Improving error conditions for Incoming Webhooks

Today, incoming webhooks either work or they don't. Usually they do, but when they don't, you get a somewhat nasty umbrella HTTP 500 error, even when error conditions were due to something well-understood, like malformed requests or non-existent destination channels.

We will diversify our responses to include commonly-interpreted HTTP status codes. For most developers using incoming webhooks, this change will not require additional effort. Most HTTP clients readily consume and predictably react with these status codes.

What's changing:

To clarify the nature of these failures and reserve HTTP 500 for only the most exceptional of circumstances, we'll begin returning HTTP 400, 403, and 404 as appropriate, better explaining the situation.
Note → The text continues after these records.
$ cat src/rtl/rv64_pkg.sv
// ----------------------------------------------------------------------------
// rv64_pkg: shared types and constants of the RV64I integer execute core
// Opcodes, item codes, status codes and the structs passed between modules.
// ----------------------------------------------------------------------------
package rv64_pkg;

  localparam int REG_COUNT = 32;
  localparam int RF_AW     = $clog2(REG_COUNT);

  localparam logic [6:0] OPC_OP_IMM    = 7'b0010011;
  localparam logic [6:0] OPC_OP_IMM_32 = 7'b0011011;
  localparam logic [6:0] OPC_LUI       = 7'b0110111;
  localparam logic [6:0] OPC_AUIPC     = 7'b0010111;
  localparam logic [6:0] OPC_OP        = 7'b0110011;
  localparam logic [6:0] OPC_JAL       = 7'b1101111;
  localparam logic [6:0] OPC_JALR      = 7'b1100111;
  localparam logic [6:0] OPC_BRANCH    = 7'b1100011;
  localparam logic [6:0] OPC_LOAD      = 7'b0000011;
  localparam logic [6:0] OPC_STORE     = 7'b0100011;
  localparam logic [6:0] OPC_MISC_MEM  = 7'b0001111;
  localparam logic [6:0] OPC_SYSTEM    = 7'b1110011;

  localparam logic [1:0] ACT_EXEC   = 2'd0;
  localparam logic [1:0] ACT_LOAD   = 2'd1;
  localparam logic [1:0] ACT_PRESET = 2'd2;

  localparam logic [1:0] REQ_NONE  = 2'd0;
  localparam logic [1:0] REQ_READ  = 2'd1;
  localparam logic [1:0] REQ_WRITE = 2'd2;

  localparam logic [1:0] ST_OK   = 2'd0;
  localparam logic [1:0] ST_HALT = 2'd1;
  localparam logic [1:0] ST_ILL  = 2'd2;
  localparam logic [1:0] ST_SEQ  = 2'd3;

  typedef struct packed {
    logic        we;
    logic [4:0]  idx;
    logic [63:0] val;
  } rf_wr_t;

  typedef struct packed {
    logic        pc_we;
    logic [63:0] pc;
    logic        ld_set;
    logic        ld_clr;
    logic [4:0]  ld_dest;
    logic        ld_uns;
    logic [1:0]  ld_size;
  } st_upd_t;

  typedef struct packed {
    logic [63:0] fetch_pc;
    logic [1:0]  req;
    logic [63:0] addr;
    logic [1:0]  size;
    logic [63:0] sdata;
    logic [1:0]  status;
  } result_t;

endpackage

$ cat src/rtl/rv64_rf.sv
// ----------------------------------------------------------------------------
// rv64_rf: integer register file
// Two registered read ports with write bypass, one write port, valid bits
// so that every register reads as zero after reset.
// ----------------------------------------------------------------------------
module rv64_rf (
  input  logic            clk,
  input  logic            rst,
  input  logic            rd_en,
  input  logic [4:0]      rs1_idx,
  input  logic [4:0]      rs2_idx,
  input  rv64_pkg::rf_wr_t wr,
  output logic [63:0]     rs1_data,
  output logic [63:0]     rs2_data
);
  import rv64_pkg::*;

  logic [63:0]          mem [REG_COUNT];
  logic [REG_COUNT-1:0] valid;
  logic                 wr_ok;
  logic                 rs1_ok;
  logic                 rs2_ok;

  // Register zero and registers beyond the implemented count read as zero.
  assign wr_ok  = wr.we && (wr.idx != 5'd0) && ({1'b0, wr.idx} < 6'(REG_COUNT));
  assign rs1_ok = (rs1_idx != 5'd0) && ({1'b0, rs1_idx} < 6'(REG_COUNT));
  assign rs2_ok = (rs2_idx != 5'd0) && ({1'b0, rs2_idx} < 6'(REG_COUNT));

  always_ff @(posedge clk) begin
    if (wr_ok) begin
      mem[wr.idx[RF_AW-1:0]] <= wr.val;
    end
  end

  always_ff @(posedge clk) begin
    if (rst) begin
      valid <= '0;
    end else if (wr_ok) begin
      valid[wr.idx[RF_AW-1:0]] <= 1'b1;
    end
  end

  // The item leaving the execute stage writes at the same edge, so forward it.
  always_ff @(posedge clk) begin
    if (rd_en) begin
      if (!rs1_ok) begin
        rs1_data <= '0;
      end else if (wr_ok && wr.idx == rs1_idx) begin
        rs1_data <= wr.val;
      end else if (valid[rs1_idx[RF_AW-1:0]]) begin
        rs1_data <= mem[rs1_idx[RF_AW-1:0]];
      end else begin
        rs1_data <= '0;
      end
      if (!rs2_ok) begin
        rs2_data <= '0;
      end else if (wr_ok && wr.idx == rs2_idx) begin
        rs2_data <= wr.val;
      end else if (valid[rs2_idx[RF_AW-1:0]]) begin
        rs2_data <= mem[rs2_idx[RF_AW-1:0]];
      end else begin
        rs2_data <= '0;
      end
    end
  end

endmodule

$ cat config.mk
export PLATFORM = sky130hd
export DESIGN_NAME = rv64_rf
export DESIGN_NICKNAME = d
export VERILOG_FILES = /design/src/rtl/rv64_pkg.sv /design/src/rtl/rv64_rf.sv
export SDC_FILE = /design/constraint.sdc
export NUM_CORES = 2
export LEC_CHECK = 0
export BUFFER_PORTS_ARGS = -buffer_cell sky130_fd_sc_hd__buf_4
export CAP_MARGIN = 30
export CELL_PAD_IN_SITES_DETAIL_PLACEMENT = 0
export CELL_PAD_IN_SITES_GLOBAL_PLACEMENT = 1
export CORE_ASPECT_RATIO = 1.2
export CORE_MARGIN = 10
export CORE_UTILIZATION = 45
export DETAILED_ROUTE_END_ITERATION = 16
export PLACE_DENSITY = 0.71
export SLEW_MARGIN = 30
export SYNTH_ARGS = -nofsm -noshare
export SYNTH_HDL_FRONTEND = slang
export SYNTH_SLANG_ARGS = --single-unit
export TNS_END_PERCENT = 50
$ cat constraint.sdc
create_clock -name clk -period 14.6 [get_ports clk]
set_input_delay 1.46 -clock clk [delete_from_list [all_inputs] [get_ports clk]]
set_output_delay 1.46 -clock clk [all_outputs]
set_load 0.005 [all_outputs]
Here are the errors you may encounter, along with the strings we'll return to you in the response body.

HTTP 400 Bad Request

  • invalid_payload - the data sent in your request cannot be understood as presented; verify your content body matches your content type and is structurally valid.
  • user_not_found - the user used in your request does not actually exist.

HTTP 403 Forbidden

  • action_prohibited - the team associated with your request has some kind of restriction on the webhook posting in this context.

HTTP 404 Not Found

  • channel_not_found - the channel associated with your request does not exist.

HTTP 410 Gone

  • channel_is_archived - the channel has been archived and doesn't accept further messages, even from your incoming webhook.

HTTP 500 Server Error

  • rollup_error - something strange and unusual happened that was likely not your fault at all.

When it's happening:

We'd like to make this change on June 14th, 2016.

How to prepare:

You're unlikely to run into trouble if you interpret a HTTP 200 response as success and any other response code as a failure of some kind. This is the most common behavior when working with incoming webhooks.

If you're specifically looking for HTTP 500 as the primary failure state, you'll want to tell your computers to better understand these 400-series errors as well.
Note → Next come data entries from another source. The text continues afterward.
`src/rtl/rv64_pkg.sv`:
```
// ----------------------------------------------------------------------------
// rv64_pkg: shared types and constants of the RV64I integer execute core
// Opcodes, item codes, status codes and the structs passed between modules.
// ----------------------------------------------------------------------------
package rv64_pkg;

  localparam int REG_COUNT = 32;
  localparam int RF_AW     = $clog2(REG_COUNT);

  localparam logic [6:0] OPC_OP_IMM    = 7'b0010011;
  localparam logic [6:0] OPC_OP_IMM_32 = 7'b0011011;
  localparam logic [6:0] OPC_LUI       = 7'b0110111;
  localparam logic [6:0] OPC_AUIPC     = 7'b0010111;
  localparam logic [6:0] OPC_OP        = 7'b0110011;
  localparam logic [6:0] OPC_JAL       = 7'b1101111;
  localparam logic [6:0] OPC_JALR      = 7'b1100111;
  localparam logic [6:0] OPC_BRANCH    = 7'b1100011;
  localparam logic [6:0] OPC_LOAD      = 7'b0000011;
  localparam logic [6:0] OPC_STORE     = 7'b0100011;
  localparam logic [6:0] OPC_MISC_MEM  = 7'b0001111;
  localparam logic [6:0] OPC_SYSTEM    = 7'b1110011;

  localparam logic [1:0] ACT_EXEC   = 2'd0;
  localparam logic [1:0] ACT_LOAD   = 2'd1;
  localparam logic [1:0] ACT_PRESET = 2'd2;

  localparam logic [1:0] REQ_NONE  = 2'd0;
  localparam logic [1:0] REQ_READ  = 2'd1;
  localparam logic [1:0] REQ_WRITE = 2'd2;

  localparam logic [1:0] ST_OK   = 2'd0;
  localparam logic [1:0] ST_HALT = 2'd1;
  localparam logic [1:0] ST_ILL  = 2'd2;
  localparam logic [1:0] ST_SEQ  = 2'd3;

  typedef struct packed {
    logic        we;
    logic [4:0]  idx;
    logic [63:0] val;
  } rf_wr_t;

  typedef struct packed {
    logic        pc_we;
    logic [63:0] pc;
    logic        ld_set;
    logic        ld_clr;
    logic [4:0]  ld_dest;
    logic        ld_uns;
    logic [1:0]  ld_size;
  } st_upd_t;

  typedef struct packed {
    logic [63:0] fetch_pc;
    logic [1:0]  req;
    logic [63:0] addr;
    logic [1:0]  size;
    logic [63:0] sdata;
    logic [1:0]  status;
  } result_t;

endpackage

```
`src/rtl/rv64_exu.sv`:
```
// ----------------------------------------------------------------------------
// rv64_exu: execute logic
// Decodes one word and computes the result, register write and state update.
// ----------------------------------------------------------------------------
module rv64_exu (
  input  logic [1:0]        action,
  input  logic [31:0]       insn,
  input  logic [63:0]       load_data,
  input  logic [4:0]        preset_index,
  input  logic [63:0]       preset_value,
  input  logic [63:0]       a,
  input  logic [63:0]       b,
  input  logic [63:0]       pc,
  input  logic              ld_pending,
  input  logic [4:0]        ld_dest,
  input  logic              ld_uns,
  input  logic [1:0]        ld_size,
  output rv64_pkg::rf_wr_t  wr,
  output rv64_pkg::st_upd_t upd,
  output rv64_pkg::result_t res
);
  import rv64_pkg::*;

  logic [6:0]  opc;
  logic [2:0]  f3;
  logic [6:0]  f7;
  logic [5:0]  f6;
  logic [5:0]  sh6;
  logic [4:0]  sh5;
  logic [63:0] imm_i, imm_s, imm_b, imm_j, imm_u;
  logic [63:0] ldv;
  logic        lt_s, lt_u;
  logic [63:0] sum_ai;
  logic [31:0] w32;
  logic        bad, wen, halt, take;
  logic [63:0] val, nxt;
  logic [1:0]  req, size;
  logic [63:0] addr, sdata;
  logic        is_ld;

  assign opc = insn[6:0];
  assign f3  = insn[14:12];
  assign f7  = insn[31:25];
  assign f6  = insn[31:26];
  assign sh6 = insn[25:20];
  assign sh5 = insn[24:20];
  assign imm_i = {{52{insn[31]}}, insn[31:20]};
  assign imm_s = {{52{insn[31]}}, insn[31:25], insn[11:7]};
  assign imm_b = {{51{insn[31]}}, insn[31], insn[7], insn[30:25], insn[11:8], 1'b0};
  assign imm_j = {{43{insn[31]}}, insn[31], insn[19:12], insn[20], insn[30:21], 1'b0};
  assign imm_u = {{32{insn[31]}}, insn[31:12], 12'd0};
  assign sum_ai = a + imm_i;

  always_comb begin
    case (ld_size)
      2'd0:    ldv = ld_uns ? {56'd0, load_data[7:0]}  : {{56{load_data[7]}}, load_data[7:0]};
      2'd1:    ldv = ld_uns ? {48'd0, load_data[15:0]} : {{48{load_data[15]}}, load_data[15:0]};
      2'd2:    ldv = ld_uns ? {32'd0, load_data[31:0]} : {{32{load_data[31]}}, load_data[31:0]};
      default: ldv = load_data;
    endcase
  end

  always_comb begin
    bad = 1'b0; wen = 1'b0; halt = 1'b0; take = 1'b0; is_ld = 1'b0;
    val = '0; nxt = pc + 64'd4;
    req = REQ_NONE; size = 2'd0; addr = '0; sdata = '0;
    w32 = '0; lt_s = 1'b0; lt_u = 1'b0;
    case (opc)
      OPC_OP_IMM: begin
        wen  = 1'b1;
        lt_s = $signed(a) < $signed(imm_i);
        lt_u = a < imm_i;
        case (f3)
          3'd0: val = sum_ai;
          3'd2: val = {63'd0, lt_s};
          3'd3: val = {63'd0, lt_u};
          3'd4: val = a ^ imm_i;
          3'd6: val = a | imm_i;
          3'd7: val = a & imm_i;
          3'd1: begin
            if (f6 != 6'd0) bad = 1'b1;
            else val = a << sh6;
          end
          default: begin
            if (f6 == 6'd0) val = a >> sh6;
            else if (f6 == 6'h10) val = $unsigned($signed(a) >>> sh6);
            else bad = 1'b1;
          end
        endcase
      end
      OPC_OP_IMM_32: begin
        wen = 1'b1;
        if (f3 == 3'd0) w32 = sum_ai[31:0];
        else if (f3 == 3'd1 && f7 == 7'd0) w32 = a[31:0] << sh5;
        else if (f3 == 3'd5 && f7 == 7'd0) w32 = a[31:0] >> sh5;
        else if (f3 == 3'd5 && f7 == 7'h20) w32 = $unsigned($signed(a[31:0]) >>> sh5);
        else bad = 1'b1;
        val = {{32{w32[31]}}, w32};
      end
      OPC_LUI: begin
        wen = 1'b1;
        val = imm_u;
      end
      OPC_AUIPC: begin
        wen = 1'b1;
        val = pc + imm_u;
      end
      OPC_OP: begin
        wen  = 1'b1;
        lt_s = $signed(a) < $signed(b);
        lt_u = a < b;
        if (f7 == 7'h20 && f3 == 3'd0) val = a - b;
        else if (f7 == 7'h20 && f3 == 3'd5) val = $unsigned($signed(a) >>> b[5:0]);
        else if (f7 != 7'd0) bad = 1'b1;
        else begin
          case (f3)
            3'd0:    val = a + b;
            3'd1:    val = a << b[5:0];
            3'd2:    val = {63'd0, lt_s};
            3'd3:    val = {63'd0, lt_u};
            3'd4:    val = a ^ b;
            3'd5:    val = a >> b[5:0];
            3'd6:    val = a | b;
            default: val = a & b;
          endcase
        end
      end
      OPC_JAL: begin
        wen = 1'b1;
        val = pc + 64'd4;
        nxt = pc + imm_j;
      end
      OPC_JALR: begin
        if (f3 != 3'd0) bad = 1'b1;
        else begin
          wen = 1'b1;
          val = pc + 64'd4;
          nxt = {sum_ai[63:1], 1'b0};
        end
      end
      OPC_BRANCH: begin
        lt_s = $signed(a) < $signed(b);
        lt_u = a < b;
        case (f3)
          3'd0: take = a == b;
          3'd1: take = a != b;
          3'd4: take = lt_s;
          3'd5: take = !lt_s;
          3'd6: take = lt_u;
          3'd7: take = !lt_u;
          default: bad = 1'b1;
        endcase
        if (take) nxt = pc + imm_b;
      end
      OPC_LOAD: begin
        if (f3 == 3'd7) bad = 1'b1;
        else begin
          is_ld = 1'b1;
          req   = REQ_READ;
          addr  = sum_ai;
          size  = f3[1:0];
        end
      end
      OPC_STORE: begin
        if (f3[2]) bad = 1'b1;
        else begin
          req   = REQ_WRITE;
          addr  = a + imm_s;
          size  = f3[1:0];
          sdata = b;
        end
      end
      OPC_MISC_MEM: begin
      end
      OPC_SYSTEM: halt = 1'b1;
      default: bad = 1'b1;
    endcase
  end

  always_comb begin
    wr  = '0;
    upd = '0;
    upd.pc = pc;
    res = '0;
    case (action)
      ACT_LOAD: begin
        if (!ld_pending) begin
          res.status = ST_SEQ;
        end else begin
          wr.we      = 1'b1;
          wr.idx     = ld_dest;
          wr.val     = ldv;
          upd.ld_clr = 1'b1;
        end
      end
      ACT_PRESET: begin
        wr.we  = 1'b1;
        wr.idx = preset_index;
        wr.val = preset_value;
      end
      ACT_EXEC: begin
        if (ld_pending) begin
          res.status = ST_SEQ;
        end else if (bad) begin
          res.status = ST_ILL;
        end else begin
          res.req   = req;
          res.addr  = addr;
          res.size  = size;
          res.sdata = sdata;
          if (halt) begin
            res.status = ST_HALT;
          end else begin
            wr.we       = wen;
            wr.idx      = insn[11:7];
            wr.val      = val;
            upd.pc_we   = 1'b1;
            upd.pc      = nxt;
            upd.ld_set  = is_ld;
            upd.ld_dest = insn[11:7];
            upd.ld_uns  = f3[2];
            upd.ld_size = size;
          end
        end
      end
      default: res.status = ST_SEQ;
    endcase
    res.fetch_pc = upd.pc;
  end

endmodule

```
Finally, interpreting these status codes and responses can be put to especially good use, by using them to provide users feedback when encountering error conditions, like incorrect channel selection. Logging these codes are also helpful when debugging and reporting issues with webhooks.

Let us know if you anticipate any issues with your apps and integrations. If the coast is clear, you'll see this ship sail on June 14th, 2016.